Is a special effort needed in energy education? The situation within each country is unique, but in the USA, for example, carbon emissions have decreased, but only modestly, since 2007 (Energy Information Administration 2013a). At the same time, programs in energy education have grown. Similarly, programs in climate change and sustainability have grown (Vincent et al. 2013b) and offer content on carbon emissions and energy. Will changes currently underway in technology and educational practices in the USA be sufficient to promote more sustainable energy budgets?

Three factors lead us to suggest that current changes underway are insufficient. First, low-carbon energy sources are still minor compared to energy from fossil fuels (Energy Information Administration 2013b; Fig. 1). Multiple sources also indicate significant opportunities to enhance energy efficiency exist but have not been implemented (American Council for an Energy-Efficient Economy 2012; Laitner 2009; Lovins 2011). Carbon emissions will remain dangerously high for too many decades, despite rapid growth of wind and photovoltaic (Wiser and Bolinger 2012; U.S. Energy Information Administration 2013c), two important but still very minor non-carbon sources. The US energy budget is far from what it should be to stabilize atmospheric levels of carbon dioxide.

Second, growth of carbon-free energy sources remains fragile and politically contested in the USA and many other nations. The scientific consensus about climate change has attracted concerted efforts to discredit it (Brulle 2013; Cook et al. 2013; Oreskes and Conway 2010; Oreskes 2004), and the doubts sown have inhibited needed policy developments. As a result, existing programs in energy education remain insufficient to drive the innovation needed for significantly reduced emissions from fossil fuels. Energy-literate citizens will better understand energy dilemmas, the costs of transition, and the costs of failing to make a transition.

Third, investments by the government in the USA remain woefully insufficient. The Department of Energy (DOE) and the National Science Foundation (NSF) are the key federal agencies that have already made important contributions. DOE has led in promotion of new technology and advancing energy literacy. NSF has made major contributions by supporting research in engineering, other sciences, and sustainability, but NSF lacks a program focused on energy education. More is needed, and universities and colleges also need to consider putting more existing resources into energy education.

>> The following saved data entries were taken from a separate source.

--- src/rtl/instr_fetch_mem.sv ---
// Loadable instruction memory for the fetch stage: program load port, registered 1-cycle fetch with stall/flush.
// Optional build macro IMEM_PARITY_EN adds a stored even-parity bit per word and a sticky parity_err flag.
module instr_fetch_mem #(
    parameter int              INSTR_W  = 9,
    parameter int              OPC_W    = 5,
    parameter int              ADDR_W   = 16,
    parameter int              DEPTH    = 64,
    parameter logic [OPC_W-1:0] HALT_OPC = 5'b11010
) (
    input  logic               clk,
    input  logic               rst_n,
    input  logic [ADDR_W-1:0]  pc,
    input  logic               fetch_en,
    input  logic               flush,
    output logic [INSTR_W-1:0] instr,
    output logic               instr_valid,
    input  logic               load_start,
    input  logic               load_we,
    input  logic [ADDR_W-1:0]  load_addr,
    input  logic [INSTR_W-1:0] load_data,
    input  logic               load_end,
    output logic [ADDR_W-1:0]  prog_len,
    output logic               ready,
    output logic               parity_err
);

    localparam int IDX_W = (DEPTH > 1) ? $clog2(DEPTH) : 1;
    localparam logic [ADDR_W-1:0]  DEPTH_A   = ADDR_W'(DEPTH);
    localparam logic [INSTR_W-1:0] HALT_WORD = {HALT_OPC, {(INSTR_W-OPC_W){1'b0}}};

`ifdef IMEM_PARITY_EN
    localparam int MEM_W = INSTR_W + 1;
`else
    localparam int MEM_W = INSTR_W;
`endif

    typedef enum logic [1:0] {
        S_EMPTY,
        S_LOAD,
        S_READY
    } state_t;

    state_t             state;
    logic [MEM_W-1:0]   mem [DEPTH];
    logic [MEM_W-1:0]   wr_word;
    logic [MEM_W-1:0]   rd_word;
    logic               mem_we;
    logic               pc_hit;
    logic               par_bad;
    logic               fetch_go;
    logic [INSTR_W-1:0] fetch_word;

    assign mem_we  = (state == S_LOAD) && load_we && (load_addr < DEPTH_A);
    assign rd_word = mem[pc[IDX_W-1:0]];
    // prog_len never exceeds DEPTH, so a hit also guarantees the index bits address a stored word.
    assign pc_hit  = (pc < prog_len);

`ifdef IMEM_PARITY_EN
    assign wr_word = {^load_data, load_data};
    assign par_bad = pc_hit && (^rd_word);
`else
    assign wr_word = load_data;
    assign par_bad = 1'b0;
    assign parity_err = 1'b0;
`endif

    assign fetch_go   = (state == S_READY) && !load_start && !flush && fetch_en;
    assign fetch_word = (pc_hit && !par_bad) ? rd_word[INSTR_W-1:0] : HALT_WORD;
    assign ready      = (state == S_READY);

    // NOTE: the storage array has no reset; its contents are unreachable until prog_len covers them.
    always_ff @(posedge clk) begin
        if (mem_we) begin
            mem[load_addr[IDX_W-1:0]] <= wr_word;
        end
    end

    // NOTE: all sequential state uses non-blocking assignments so every register samples pre-edge values.
    always_ff @(posedge clk or negedge rst_n) begin
        if (!rst_n) begin
            state       <= S_EMPTY;
            instr       <= '0;
            instr_valid <= 1'b0;
            prog_len    <= '0;
        end else begin
            case (state)
                S_EMPTY: begin
                    instr       <= HALT_WORD;
                    instr_valid <= 1'b0;
                    if (load_start) begin
                        state <= S_LOAD;
                    end
                end
                S_LOAD: begin
                    instr       <= HALT_WORD;
                    instr_valid <= 1'b0;
                    if (mem_we && (load_addr >= prog_len)) begin
                        prog_len <= load_addr + ADDR_W'(1);
                    end
                    if (load_end) begin
                        state <= S_READY;
                    end
                end
                S_READY: begin
                    if (load_start) begin
                        // Reload wins over a concurrent fetch; prog_len is kept so patching works.
                        state       <= S_LOAD;
                        instr       <= HALT_WORD;
                        instr_valid <= 1'b0;
                    end else if (flush) begin
                        instr       <= '0;
                        instr_valid <= 1'b0;
                    end else if (fetch_en) begin
                        instr       <= fetch_word;
                        instr_valid <= 1'b1;
                    end
                end
                default: begin
                    state       <= S_EMPTY;
                    instr       <= HALT_WORD;
                    instr_valid <= 1'b0;
                end
            endcase
        end
    end

`ifdef IMEM_PARITY_EN
    always_ff @(posedge clk or negedge rst_n) begin
        if (!rst_n) begin
            parity_err <= 1'b0;
        end else if (fetch_go && par_bad) begin
            parity_err <= 1'b1;
        end
    end
`else
    logic unused_fetch_go;
    assign unused_fetch_go = fetch_go;
`endif

endmodule

--- config.mk ---
export PLATFORM = sky130hd
export DESIGN_NAME = instr_fetch_mem
export DESIGN_NICKNAME = d
export VERILOG_FILES = /design/src/rtl/instr_fetch_mem.sv
export SDC_FILE = /design/constraint.sdc
export NUM_CORES = 1
export LEC_CHECK = 0
export ABC_AREA = 1
export CAP_MARGIN = 20
export CORE_ASPECT_RATIO = 1.5
export CORE_MARGIN = 2
export CORE_UTILIZATION = 42
export DETAILED_ROUTE_END_ITERATION = 16
export GPL_TIMING_DRIVEN = 1
export SKIP_LAST_GASP = 1
export SLEW_MARGIN = 30
export SYNTH_ARGS = -nofsm -noshare
export SYNTH_HDL_FRONTEND = slang
export SYNTH_SLANG_ARGS = --single-unit
--- constraint.sdc ---
create_clock -name clk -period 3.45 [get_ports clk]
set_clock_uncertainty 0.15 [all_clocks]
set_input_delay 0.8625 -clock clk [delete_from_list [all_inputs] [get_ports clk]]
set_output_delay 0.8625 -clock clk [all_outputs]
set_load 0.005 [all_outputs]
==> qor.log, run 1 <==
INFO  status         run_status=finished clean
INFO  timing         worst_pin_slew=828.6ps
INFO  detailed_routing routed_length_on_met3=4107um
INFO  floorplan      design.core.area=59870um2
INFO  setup_path     critical-path-slowest-cell=sky130_fd_sc_hd__or4_4
INFO  yosys          synthAdderAreaFrac=1.581%
INFO  global_route   grt_first_pass_wirelength=105700um
INFO  global_route   grt_start_max_net_pins=127
INFO  detailed_routing wirelength=72010um
INFO  cts            cts_inserted_buffers=51
INFO  power_and_ir_drop irDropWorstVdd=0.0004156V
INFO  detailed_routing total_via_count_after_detailed_routing=17.16k
INFO  power_and_ir_drop total_leakage_power=10.82nW
INFO  cts            post_cts_resized=0
INFO  layout         drive_gt1_share=10.11%
INFO  setup_path     rrSetupSlack=1220ps
INFO  setup_path     worstPathMaxFanout=9
INFO  timing         maxSlewViolCount=0
INFO  yosys          synth_warnings=0
INFO  layout         antenna_cells_inserted=0
INFO  floorplan      floorplan.rows=110
INFO  detailed_routing drt-met1-wl=26240um
INFO  yosys          main_combinational_cell_family_by_area_after_synthesis=simple AND/OR/NAND/NOR gates
INFO  cts            clock_path_buffers=3
INFO  timing         period_needed=2884ps
INFO  detailed_routing viasPerCell=5.434
INFO  detailed_routing first_iter_violations=1738
INFO  yosys          synth.top_cell.area_share=68.29%
INFO  timing         timing.slew.headroom=44.56%
INFO  power_and_ir_drop total_power=0.01487W
INFO  global_route   grt_pass1_vias=17.27k
INFO  timing         worst_hold_slack=359.3ps
INFO  setup_path     cpLargestDelayFamily=simple AND/OR/NAND/NOR gates
INFO  floorplan      dieHeight=304.8um
INFO  cts            tritoncts=built
INFO  layout         finalCoreUtilization=49.07%
INFO  yosys          synth.top_cells.by_count=687 x sky130_fd_sc_hd__nand2_1, 576 x sky130_fd_sc_hd__edfxtp_1, 565 x sky130_fd_sc_hd__nand3_1, 84 x sky130_fd_sc_hd__nor2_1, 68 x sky130_fd_sc_hd__buf_2
INFO  timing         finalCritPeriodShare=83.59%
INFO  yosys          synth_largest_area_cell=sky130_fd_sc_hd__edfxtp_1
INFO  detailed_routing route.detailed.drc=0
INFO  timing         achievable-frequency=0.3467GHz
INFO  setup_path     setup.worst_path.start_class=input port
INFO  timing         unrepaired_setup_endpoints_after_global_routing=false
INFO  placement      buffer_ports.inserted=74
INFO  setup_path     cp_data_required_time=3580ps
INFO  setup_path     critical_path.endpoint_type=flop
INFO  cts            numClockSinks=604
INFO  cts            cts_htree_levels=2
INFO  floorplan      floorplan.initialDensity=42.31%
INFO  layout         synthToLayoutAreaGrowth=15.98%
INFO  yosys          synth-seq-area-share=71.06%
INFO  yosys          synth.cell_area=25330um2
INFO  global_route   number_of_antenna_violations_at_the_first_check_in_global_routing=1
INFO  setup_path     cp_data_arrival_time=3020ps
INFO  yosys          post_synth_num_cell_types=34
INFO  floorplan      fp.dieW=204.5um
INFO  cts            clockRootBuffer=sky130_fd_sc_hd__clkbuf_16
INFO  yosys          synth.area.top_cells=sky130_fd_sc_hd__edfxtp_1 68%, sky130_fd_sc_hd__nand3_1 11%, sky130_fd_sc_hd__nand2_1 10%, sky130_fd_sc_hd__dfrtp_1 2.8%, sky130_fd_sc_hd__ha_1 1.6%
INFO  placement      finalWeightedCongestion=0.9180
INFO  yosys          synthXorXnorAreaFrac=0.1383%
INFO  yosys          compound_gate_portion_of_the_synthesized_area=0.6274%
INFO  setup_path     timing.critical_path.cells=clkdlybuf4s50_1, or4_4, nor2_4, nand2_4, nor2_8, nand3_4, nor2_1, buf_4
INFO  cts            cts.clk_slew.worst_paths=60ps
INFO  global_route   residual_overflow_from_global_routing=0
INFO  setup_path     reg2reg_depth=8
INFO  cts            worstSkewPairLatency=590ps
INFO  yosys          synthesis.area_per_instance=11.53um2
INFO  setup_path     cp_num_buf_inv=2
INFO  yosys          dominantRegCellSynth=sky130_fd_sc_hd__edfxtp_1
INFO  timing         finalSetupViolations=0
INFO  detailed_routing postRouteAntennaNets=0
INFO  power_and_ir_drop powerDensity=506.0nW/um2
INFO  setup_path     critPathKind=input port to flop
INFO  setup_path     path_depth=8
INFO  yosys          synth.mux.area_fraction=0%
INFO  detailed_routing detail_route.wl_per_cell=22.80um
INFO  cts            post_cts.repair.setup_buffers=0
INFO  yosys          yosys.cell_count.top_type=sky130_fd_sc_hd__nand2_1
INFO  yosys          synth_edf_count=576
INFO  yosys          synth_simple_gate_area_share=23.63%
INFO  global_route   gr-usage-all-layers=23.09%
INFO  yosys          ys_async_sr_fraction=4.636%
INFO  floorplan      floorplan.die_area=62320um2
INFO  detailed_routing routed-wl-met2=36670um
INFO  layout         layout.nets=2413
INFO  setup_path     delay_of_the_slowest_cell_on_the_worst_path=530ps
INFO  placement      dp_hpwl=47160um
INFO  yosys          synth.ff_latch_count=604
INFO  cts            ctsHoldBuffers=0
INFO  min_path       min_delay_path_depth=2
INFO  detailed_routing drtPass1Iterations=5
INFO  yosys          synthesis.instances=2196
INFO  timing         final_hold_viol_count=0
INFO  min_path       hold_crit_class=flop to flop
INFO  detailed_routing top_layer=met5
INFO  yosys          synth_fp_nets=2276
INFO  run            drv.max_cap_violation_count=0
INFO  floorplan      design.portCount=76
worst reg2reg max path, cell delays in order (launching register included):
cell,delay (ps)
sky130_fd_sc_hd__dfrtp_1,360
sky130_fd_sc_hd__inv_1,100
sky130_fd_sc_hd__nand2_1,120
sky130_fd_sc_hd__nor2_4,140
sky130_fd_sc_hd__nand2_4,120
sky130_fd_sc_hd__nor2_8,190
sky130_fd_sc_hd__nand3_4,270
sky130_fd_sc_hd__nor2_1,270
sky130_fd_sc_hd__buf_4,220
metrics by stage:
stage	cells	instance area (um2)	worst slack, ps	setup TNS, ps
final	3158	29380	566.0	0
after global routing	3158	29380	495.5	0
after CTS	3158	29380	564.5	0
after detailed placement	3064	27710	-41.87	-375.4
after global placement	3064	27710	-19.23	-172.4
after floorplan	2196	25330	606.7	0
placed cells by master, fill, tap and decap left out, drive strengths merged:
cell           instances
dfrtp                 28
o21ai                  6
inv                   39
nor2                  88
nor3                   4
nand2                690
nand3                571
o21a                   1
or4                    1
ha                    32
clkdlybuf4s50         62
edfxtp               576
clkinvlp               2
xor2                   4
bufinv                 5
clkinv                22
buf                  144
a21oi                 20
o31ai                  1
o22ai                  1
clkbuf                69
and3b                  1
conb                   1
o211ai                 1
nor4                   3
or2                    2
metal layers:
metal	GRT usage, %	up-vias
met5	0	-
met4	14.49	2
met1	26.32	8286
met2	40.91	681
met3	2.673	201
li1	-	7989
registers in the layout (all words and copies together), names as in the netlist:
register / count
instr_valid: 1
prog_len: 16
state: 2
instr: 9
mem: 576
worst paths after layout:
check                                        start                      end
setup / recovery                      load_addr[8]     mem[58][1]$_DFFE_PP_
max in group asynchronous                    rst_n  prog_len[9]$_DFFE_PN0P_
hold / removal             prog_len[3]$_DFFE_PN0P_  prog_len[3]$_DFFE_PN0P_
setup reg to reg              state[1]$_DFFE_PN0P_     mem[58][1]$_DFFE_PP_
hold reg to reg            prog_len[3]$_DFFE_PN0P_  prog_len[3]$_DFFE_PN0P_
min in group asynchronous                    rst_n  prog_len[2]$_DFFE_PN0P_
layout make-up:
type | count | area [um2]
Fill cell | 5290 | 30490
Sequential cell | 604 | 18000
Multi-Input combinational cell | 1427 | 6583
Timing Repair Buffer | 207 | 1978
Clock buffer | 68 | 1403
Tap cell | 784 | 980.9
Clock inverter | 26 | 266.5
Inverter | 42 | 167.7
cell families (layout without fill, tap and decap cells):
logic type                 Yosys count  in the layout
and+or+nand+nor                   1360           1360
buffers and inverters              165            343
DFF                                604            604
AOI/OAI and AO/OA                   30             30
other                                1              1
xor gates and xnor gates             4              4
adders and majority gates           32             32
power by group:
part	internal [W]	switching, W
combinational	0.000307	0.000746
clock	0.00324	0.00254
sequential	0.00803	0.00000796
(Power assumes the default switching activity.)
==> run 2, diff against run 1 <==
==> constraint.sdc (replaced) <==
create_clock -name clk -period 2.32 [get_ports clk]
set_clock_uncertainty 0.15 [all_clocks]
set_input_delay 0.58 -clock clk [delete_from_list [all_inputs] [get_ports clk]]
set_output_delay 0.58 -clock clk [all_outputs]
set_load 0.005 [all_outputs]
==> qor.log, run 2 (synthesized netlist as in run 1, its figures left out) <==
INFO  status         run_status=finished clean [unchanged]
INFO  layout         fin_area=31010um2 [was 29380 um2]
INFO  layout         synthToLayoutAreaGrowth=22.43% [was 15.98%]
INFO  timing         worst_hold_slack=243.1ps [was 359.3 ps]
INFO  timing         timing.slew.headroom=65.00% [was 44.56%]
INFO  placement      dp_hpwl=51460um [was 47160 um]
INFO  placement      place.detailed.instances=3149 [was 3064]
INFO  setup_path     setup.worst_path.start_class=input port [unchanged]
INFO  cts            clock_path_buffers=3 [unchanged]
INFO  global_route   residual_overflow_from_global_routing=0 [unchanged]
INFO  cts            cts_htree_levels=2 [unchanged]
INFO  timing         finalSetupViolations=0 [unchanged]
INFO  layout         layout.nets=2517 [was 2413]
INFO  detailed_routing drt-met1-wl=27050um [was 26240 um]
INFO  detailed_routing route.detailed.drc=0 [unchanged]
INFO  power_and_ir_drop irDropWorstVdd=0.0005032V [was 0.0004156 V]
INFO  global_route   gr-usage-all-layers=24.16% [was 23.09%]
INFO  setup_path     critical_path.endpoint_type=flop [unchanged]
INFO  detailed_routing routed-wl-met2=40910um [was 36670 um]
INFO  floorplan      design.core.area=59870um2 [unchanged]
INFO  floorplan      dieHeight=304.8um [unchanged]
INFO  min_path       hold_crit_class=input port to flop [was flop to flop]
INFO  global_route   number_of_antenna_violations_at_the_first_check_in_global_routing=0 [was 1]
INFO  layout         finalCoreUtilization=51.80% [was 49.07%]
INFO  global_route   grt_pass1_vias=17.87k [was 17.27k]
INFO  run            drv.max_cap_violation_count=0 [unchanged]
INFO  cts            numClockSinks=604 [unchanged]
INFO  timing         setup_tns=0ps [unchanged]
INFO  timing         unrepaired_setup_endpoints_after_global_routing=true [was false]
INFO  layout         fin_cells=3265 [was 3158]
INFO  placement      finalWeightedCongestion=0.9702 [was 0.9180]
INFO  global_route   grt_first_pass_wirelength=109700um [was 105700 um]
INFO  placement      buffer_ports.inserted=74 [unchanged]
INFO  setup_path     cp_data_required_time=2480ps [was 3580 ps]
INFO  power_and_ir_drop total_leakage_power=11.56nW [was 10.82 nW]
INFO  setup_path     worstPathMaxFanout=5 [was 9]
INFO  setup_path     critPathKind=input port to flop [unchanged]
INFO  timing         worst_pin_slew=525.0ps [was 828.6 ps]
INFO  timing         finalCritPeriodShare=99.48%
INFO  floorplan      floorplan.die_area=62320um2 [unchanged]
INFO  detailed_routing postRouteAntennaNets=0 [unchanged]
INFO  detailed_routing routed_length_on_met3=3557um [was 4107 um]
INFO  timing         achievable-frequency=0.4333GHz
INFO  cts            cts.clk_slew.worst_paths=70ps [was 60 ps]
INFO  setup_path     cp_data_arrival_time=2470ps [was 3020 ps]
INFO  timing         maxSlewViolCount=0 [unchanged]
INFO  floorplan      fp.dieW=204.5um [unchanged]
INFO  layout         drive_gt1_share=16.61% [was 10.11%]
INFO  cts            tritoncts=built [unchanged]
INFO  placement      dpl-instance-area=28820um2 [was 27710 um2]
INFO  timing         final_hold_viol_count=0 [unchanged]
INFO  power_and_ir_drop powerDensity=741.2nW/um2 [was 506.0 nW/um2]
INFO  cts            clockRootBuffer=sky130_fd_sc_hd__clkbuf_16 [unchanged]
INFO  timing         period_needed=2308ps
INFO  floorplan      floorplan.rows=110 [unchanged]
INFO  global_route   grt_start_max_net_pins=75 [was 127]
INFO  detailed_routing first_iter_violations=1925 [was 1738]
INFO  cts            worstSkewPairLatency=610ps [was 590 ps]
INFO  layout         largest_register_ffs=576 [unchanged]
INFO  detailed_routing top_layer=met4 [was met5]
INFO  layout         antenna_cells_inserted=0 [unchanged]
INFO  detailed_routing viasPerCell=5.413 [was 5.434]
INFO  detailed_routing wirelength=74960um [was 72010 um]
INFO  detailed_routing total_via_count_after_detailed_routing=17.67k [was 17.16k]
INFO  detailed_routing drtPass1Iterations=8 [was 5]
INFO  layout         mostFrequentLayoutCell=sky130_fd_sc_hd__nand2_1 [unchanged]
INFO  floorplan      floorplan.initialDensity=42.31% [unchanged]
INFO  cts            cts_inserted_buffers=52 [was 51]
INFO  layout         commonest_non_fill_non_tap_cells_in_the_layout=685 x sky130_fd_sc_hd__nand2_1, 576 x sky130_fd_sc_hd__edfxtp_1, 565 x sky130_fd_sc_hd__nand3_1, 150 x sky130_fd_sc_hd__buf_4, 56 x sky130_fd_sc_hd__clkdlybuf4s50_1 [was 687 x sky130_fd_sc_hd__nand2_1, 576 x sky130_fd_sc_hd__edfxtp_1, 565 x sky130_fd_sc_hd__nand3_1, 111 x sky130_fd_sc_hd__buf_4, 84 x sky130_fd_sc_hd__nor2_1]
INFO  floorplan      design.portCount=76 [unchanged]
INFO  detailed_routing detail_route.wl_per_cell=22.96um [was 22.80 um]
==> run 2: changes by cell type in the layout (fill, tap and decap cells not counted), moves of 3 or more <==
cell / change
sky130_fd_sc_hd__buf_12: +28
sky130_fd_sc_hd__buf_2: +4
sky130_fd_sc_hd__buf_4: +39
sky130_fd_sc_hd__buf_6: +29
sky130_fd_sc_hd__bufinv_16: +4
sky130_fd_sc_hd__clkbuf_1: -4
sky130_fd_sc_hd__clkdlybuf4s50_1: -6
sky130_fd_sc_hd__clkinv_1: -4
sky130_fd_sc_hd__clkinvlp_4: +3
sky130_fd_sc_hd__dlygate4sd2_1: +4
sky130_fd_sc_hd__inv_6: +5
sky130_fd_sc_hd__nor2_1: -53
sky130_fd_sc_hd__nor2_2: +38
sky130_fd_sc_hd__nor2_4: +18
==> run 2: cell type report <==
| cell class | count | area, um2 |
|---|---|---|
| clock buffers | 66 | 1415 |
| clock inverters | 32 | 420.4 |
| fillers | 5115 | 28860 |
| inverters | 42 | 167.7 |
| multi-input cells | 1430 | 6853 |
| flip-flops and latches | 604 | 18000 |
| well taps | 784 | 980.9 |
| repair buffers | 307 | 3176 |
==> run 2: where the power goes <==
part,internal [W],switching [W]
Sequential,0.0119,0.0000103
Clock,0.00536,0.00392
Combinational,0.000574,0.00119
==> run 2: per-stage QoR <==
step	worst slack, ps	power [W]
detailed placement	-787.3	0.01393
CTS	1.521	0.02310
finish	12.02	0.02299
global route	-36.81	0.02364
floorplan	-216.4	0.01296
global placement	-765.9	0.01392
==> run 2: path summary, 6_finish.rpt <==
check / from / end / slack [ps] / depth (start not counted)
setup / recovery: load_addr[10] / mem[50][0]$_DFFE_PP_ / 10 / 10
hold / removal: load_data[0] / mem[61][0]$_DFFE_PP_ / 240 / 1
setup reg to reg: prog_len[15]$_DFFE_PN0P_ / instr[8]$_DFFE_PN0P_ / 160 / 13
hold reg to reg: instr[1]$_DFFE_PN0P_ / instr[1]$_DFFE_PN0P_ / 340 / 2
max in group asynchronous: rst_n / instr[0]$_DFFE_PN0P_ / 1220 / 3
min in group asynchronous: rst_n / prog_len[2]$_DFFE_PN0P_ / 410 / 3
==> run 2: routing by layer <==
layer	track usage, %	vias to the layer above
li1	-	8240
met1	26.90	8614
met2	45.71	635
met3	2.342	184
met4	11.21	0
met5	0	-
==> run 2: repair_timing <==
action | 4_1_cts | 5_1_grt
endpoints found under the setup margin | 247 | 441
hold buffers | 1 | 0
buffers inserted | 0 | 3
gates resized for setup | 11 | 54
gates cloned | 1 | 13
pin swaps | 6 | 10
endpoints found under the hold margin | 28 | 0
==> run 2: critical path, cell delays in order <==
cell and delay [ps]:
sky130_fd_sc_hd__clkdlybuf4s50_1 420, sky130_fd_sc_hd__or4_4 430, sky130_fd_sc_hd__nor2_4 140, sky130_fd_sc_hd__nand2_4 110, sky130_fd_sc_hd__nor2_8 130, sky130_fd_sc_hd__buf_12 130
sky130_fd_sc_hd__nand3_4 90, sky130_fd_sc_hd__buf_12 170, sky130_fd_sc_hd__nor2_4 110, sky130_fd_sc_hd__buf_6 140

Each institution and country must assess the adequacy of its own programs in energy education. It is likely, however, that the inadequacies in the USA also exist elsewhere. At the same time, we recognize that colleges and universities already have many challenges. Why add another task when institutions already are struggling with multiple mandates, many underfunded?

There are two reasons: first, the quality of life in the mid- and late twenty-first century will depend on decisions made about energy investments in the next 20 years. Second, both the skilled energy workforce and citizens involved in decision-making about energy require broad knowledge. In short, energy literacy is vital to human well-being and uniquely depends upon the outcomes of educational programs.

Energy presents us with stark choices and unprecedented challenges, but the barriers are surmountable. Without more energy-literate graduates, however, the world will be hard-pressed to resolve the dilemmas of building new energy economies that mitigate climate change without losing vital energy services or generating unacceptable risks. Sustainability education is not complete without energy education.